Stored items
******************************
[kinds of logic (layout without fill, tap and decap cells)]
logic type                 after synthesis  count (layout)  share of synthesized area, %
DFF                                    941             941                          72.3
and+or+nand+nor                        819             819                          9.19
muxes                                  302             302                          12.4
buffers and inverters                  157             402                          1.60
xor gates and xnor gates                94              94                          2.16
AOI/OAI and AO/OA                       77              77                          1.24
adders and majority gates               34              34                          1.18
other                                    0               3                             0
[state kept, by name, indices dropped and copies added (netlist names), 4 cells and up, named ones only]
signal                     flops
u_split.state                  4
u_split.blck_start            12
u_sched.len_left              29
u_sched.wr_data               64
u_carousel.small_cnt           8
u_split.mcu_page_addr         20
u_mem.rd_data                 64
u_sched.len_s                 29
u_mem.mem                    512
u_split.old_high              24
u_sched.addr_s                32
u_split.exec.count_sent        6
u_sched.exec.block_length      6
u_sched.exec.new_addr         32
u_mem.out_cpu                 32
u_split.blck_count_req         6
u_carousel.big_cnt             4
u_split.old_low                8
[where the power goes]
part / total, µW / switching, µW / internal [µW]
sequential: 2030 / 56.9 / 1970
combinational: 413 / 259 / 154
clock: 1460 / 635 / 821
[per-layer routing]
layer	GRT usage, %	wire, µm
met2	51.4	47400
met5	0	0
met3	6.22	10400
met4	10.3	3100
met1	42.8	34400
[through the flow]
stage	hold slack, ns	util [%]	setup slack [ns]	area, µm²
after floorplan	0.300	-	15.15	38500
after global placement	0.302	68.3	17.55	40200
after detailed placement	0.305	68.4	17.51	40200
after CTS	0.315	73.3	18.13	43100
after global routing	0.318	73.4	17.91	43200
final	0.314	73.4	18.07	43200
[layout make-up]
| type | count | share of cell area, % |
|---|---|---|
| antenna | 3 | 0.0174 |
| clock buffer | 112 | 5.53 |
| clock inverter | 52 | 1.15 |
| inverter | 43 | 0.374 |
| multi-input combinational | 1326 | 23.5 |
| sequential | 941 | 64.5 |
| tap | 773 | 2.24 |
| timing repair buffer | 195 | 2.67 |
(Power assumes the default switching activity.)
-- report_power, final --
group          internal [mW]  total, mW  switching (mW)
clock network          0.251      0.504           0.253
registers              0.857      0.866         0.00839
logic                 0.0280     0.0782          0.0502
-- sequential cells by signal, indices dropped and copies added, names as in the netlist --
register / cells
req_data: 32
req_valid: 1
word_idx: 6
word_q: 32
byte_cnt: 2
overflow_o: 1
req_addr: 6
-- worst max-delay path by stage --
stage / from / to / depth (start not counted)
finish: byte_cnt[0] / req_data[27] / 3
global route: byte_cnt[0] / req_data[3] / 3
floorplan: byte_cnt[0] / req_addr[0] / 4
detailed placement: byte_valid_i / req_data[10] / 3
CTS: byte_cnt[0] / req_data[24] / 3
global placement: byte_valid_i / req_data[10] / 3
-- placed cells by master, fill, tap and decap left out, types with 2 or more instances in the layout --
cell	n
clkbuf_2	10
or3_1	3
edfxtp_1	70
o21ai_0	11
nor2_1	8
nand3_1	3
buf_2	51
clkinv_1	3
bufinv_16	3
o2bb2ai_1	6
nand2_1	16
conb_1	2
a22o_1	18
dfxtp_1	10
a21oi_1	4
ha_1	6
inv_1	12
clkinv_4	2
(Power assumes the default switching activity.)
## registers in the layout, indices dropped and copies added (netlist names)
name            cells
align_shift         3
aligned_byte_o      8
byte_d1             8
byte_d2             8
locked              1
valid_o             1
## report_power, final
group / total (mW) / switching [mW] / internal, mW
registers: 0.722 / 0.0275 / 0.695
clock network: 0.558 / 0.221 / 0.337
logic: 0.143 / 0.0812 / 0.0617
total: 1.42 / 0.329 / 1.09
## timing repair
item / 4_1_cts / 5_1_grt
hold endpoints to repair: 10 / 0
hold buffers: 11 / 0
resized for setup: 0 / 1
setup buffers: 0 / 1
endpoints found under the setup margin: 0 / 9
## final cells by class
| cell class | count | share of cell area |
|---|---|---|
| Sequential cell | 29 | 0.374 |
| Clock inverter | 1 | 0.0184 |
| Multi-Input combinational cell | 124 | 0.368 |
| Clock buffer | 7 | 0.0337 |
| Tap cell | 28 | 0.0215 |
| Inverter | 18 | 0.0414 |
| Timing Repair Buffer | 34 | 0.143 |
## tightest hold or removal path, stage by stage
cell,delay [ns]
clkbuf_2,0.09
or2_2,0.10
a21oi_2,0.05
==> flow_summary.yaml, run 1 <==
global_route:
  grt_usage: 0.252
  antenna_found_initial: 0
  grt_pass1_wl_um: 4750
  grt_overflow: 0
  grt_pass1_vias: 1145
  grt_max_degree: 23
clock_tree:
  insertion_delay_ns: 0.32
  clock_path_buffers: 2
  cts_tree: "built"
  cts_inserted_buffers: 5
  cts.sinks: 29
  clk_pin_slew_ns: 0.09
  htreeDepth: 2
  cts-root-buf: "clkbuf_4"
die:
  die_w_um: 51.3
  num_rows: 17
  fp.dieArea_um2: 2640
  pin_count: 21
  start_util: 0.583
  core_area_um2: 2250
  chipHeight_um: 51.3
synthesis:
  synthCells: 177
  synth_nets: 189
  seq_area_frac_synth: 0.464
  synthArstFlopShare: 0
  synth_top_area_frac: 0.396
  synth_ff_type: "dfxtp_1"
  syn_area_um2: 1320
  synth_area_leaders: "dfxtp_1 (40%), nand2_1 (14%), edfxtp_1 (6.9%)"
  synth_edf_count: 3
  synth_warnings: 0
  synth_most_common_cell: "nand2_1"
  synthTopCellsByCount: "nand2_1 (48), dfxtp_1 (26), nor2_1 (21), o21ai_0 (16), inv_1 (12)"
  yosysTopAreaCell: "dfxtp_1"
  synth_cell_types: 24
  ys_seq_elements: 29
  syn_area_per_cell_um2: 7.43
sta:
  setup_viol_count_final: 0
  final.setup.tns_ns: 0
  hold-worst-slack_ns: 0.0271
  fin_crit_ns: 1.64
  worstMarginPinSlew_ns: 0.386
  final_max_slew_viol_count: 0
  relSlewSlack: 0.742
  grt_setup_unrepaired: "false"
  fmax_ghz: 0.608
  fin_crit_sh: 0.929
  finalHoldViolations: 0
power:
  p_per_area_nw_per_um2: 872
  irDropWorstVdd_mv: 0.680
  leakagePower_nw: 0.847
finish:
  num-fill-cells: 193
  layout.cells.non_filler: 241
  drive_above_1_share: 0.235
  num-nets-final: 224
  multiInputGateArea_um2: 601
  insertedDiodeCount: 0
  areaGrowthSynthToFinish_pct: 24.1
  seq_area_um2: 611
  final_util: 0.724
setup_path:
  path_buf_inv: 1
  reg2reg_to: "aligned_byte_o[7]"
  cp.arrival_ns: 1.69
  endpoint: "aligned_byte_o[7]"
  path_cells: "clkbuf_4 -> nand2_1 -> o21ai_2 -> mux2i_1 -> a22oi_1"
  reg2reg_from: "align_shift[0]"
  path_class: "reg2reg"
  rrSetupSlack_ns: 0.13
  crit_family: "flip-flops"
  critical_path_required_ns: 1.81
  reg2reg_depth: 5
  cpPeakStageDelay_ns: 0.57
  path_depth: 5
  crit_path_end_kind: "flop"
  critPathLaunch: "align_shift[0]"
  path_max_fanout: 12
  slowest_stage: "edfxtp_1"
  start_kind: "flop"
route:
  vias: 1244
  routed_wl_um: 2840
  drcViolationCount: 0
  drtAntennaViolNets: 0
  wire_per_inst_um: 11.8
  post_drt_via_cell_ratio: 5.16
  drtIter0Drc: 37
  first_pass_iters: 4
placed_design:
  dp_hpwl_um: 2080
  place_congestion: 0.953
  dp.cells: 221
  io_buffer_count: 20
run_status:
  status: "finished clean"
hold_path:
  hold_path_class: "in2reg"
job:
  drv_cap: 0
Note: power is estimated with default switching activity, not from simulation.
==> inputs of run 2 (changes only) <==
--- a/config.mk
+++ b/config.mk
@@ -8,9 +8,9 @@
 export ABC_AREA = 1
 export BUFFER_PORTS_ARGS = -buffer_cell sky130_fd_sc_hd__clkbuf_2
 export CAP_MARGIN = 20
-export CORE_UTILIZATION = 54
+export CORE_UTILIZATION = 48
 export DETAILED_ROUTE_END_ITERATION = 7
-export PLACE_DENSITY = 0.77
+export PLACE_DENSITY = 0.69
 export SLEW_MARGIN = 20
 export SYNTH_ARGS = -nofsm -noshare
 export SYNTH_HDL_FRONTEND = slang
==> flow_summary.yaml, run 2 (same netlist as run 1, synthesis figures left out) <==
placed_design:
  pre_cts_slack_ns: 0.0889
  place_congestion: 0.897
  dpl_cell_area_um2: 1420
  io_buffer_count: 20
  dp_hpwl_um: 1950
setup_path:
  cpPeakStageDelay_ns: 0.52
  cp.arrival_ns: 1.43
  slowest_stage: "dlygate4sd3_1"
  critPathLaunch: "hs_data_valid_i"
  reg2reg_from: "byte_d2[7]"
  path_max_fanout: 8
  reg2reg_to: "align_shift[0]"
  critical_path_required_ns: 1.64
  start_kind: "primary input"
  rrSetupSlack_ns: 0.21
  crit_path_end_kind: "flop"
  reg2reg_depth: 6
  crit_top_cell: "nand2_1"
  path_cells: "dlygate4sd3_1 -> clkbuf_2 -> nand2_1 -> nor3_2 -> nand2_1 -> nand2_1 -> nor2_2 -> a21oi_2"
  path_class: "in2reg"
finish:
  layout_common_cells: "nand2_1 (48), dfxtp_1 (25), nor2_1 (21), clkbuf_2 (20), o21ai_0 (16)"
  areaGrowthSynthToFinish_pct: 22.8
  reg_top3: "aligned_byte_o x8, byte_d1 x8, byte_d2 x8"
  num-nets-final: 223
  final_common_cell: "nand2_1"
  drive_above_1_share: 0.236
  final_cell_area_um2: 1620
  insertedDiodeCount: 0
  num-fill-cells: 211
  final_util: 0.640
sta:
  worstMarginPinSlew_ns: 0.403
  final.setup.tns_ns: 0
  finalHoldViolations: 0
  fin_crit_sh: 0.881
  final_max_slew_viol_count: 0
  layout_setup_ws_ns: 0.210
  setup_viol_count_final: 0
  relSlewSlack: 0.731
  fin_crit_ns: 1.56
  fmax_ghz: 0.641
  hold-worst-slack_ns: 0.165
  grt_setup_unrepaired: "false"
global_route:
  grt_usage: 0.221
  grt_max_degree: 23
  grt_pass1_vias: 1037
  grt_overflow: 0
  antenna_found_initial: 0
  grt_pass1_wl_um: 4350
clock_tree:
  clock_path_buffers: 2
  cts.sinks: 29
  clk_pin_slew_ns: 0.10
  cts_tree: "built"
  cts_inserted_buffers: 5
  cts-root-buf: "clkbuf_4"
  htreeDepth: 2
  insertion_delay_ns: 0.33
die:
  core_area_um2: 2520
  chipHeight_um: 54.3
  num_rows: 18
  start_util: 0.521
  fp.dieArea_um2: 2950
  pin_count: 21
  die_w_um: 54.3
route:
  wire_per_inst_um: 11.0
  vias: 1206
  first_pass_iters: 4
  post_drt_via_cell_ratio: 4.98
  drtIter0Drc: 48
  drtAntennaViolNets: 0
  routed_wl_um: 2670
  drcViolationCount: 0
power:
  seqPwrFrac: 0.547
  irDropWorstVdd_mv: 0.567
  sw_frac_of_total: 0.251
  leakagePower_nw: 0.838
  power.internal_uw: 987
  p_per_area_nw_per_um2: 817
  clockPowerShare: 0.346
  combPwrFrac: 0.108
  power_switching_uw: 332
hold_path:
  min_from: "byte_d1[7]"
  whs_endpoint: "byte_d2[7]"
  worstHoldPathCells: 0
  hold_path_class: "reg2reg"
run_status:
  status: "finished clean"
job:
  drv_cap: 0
******************************
If a line of the data holds the string "registers", list it.

registers              0.857      0.866         0.00839
## registers in the layout, indices dropped and copies added (netlist names)
registers: 0.722 / 0.0275 / 0.695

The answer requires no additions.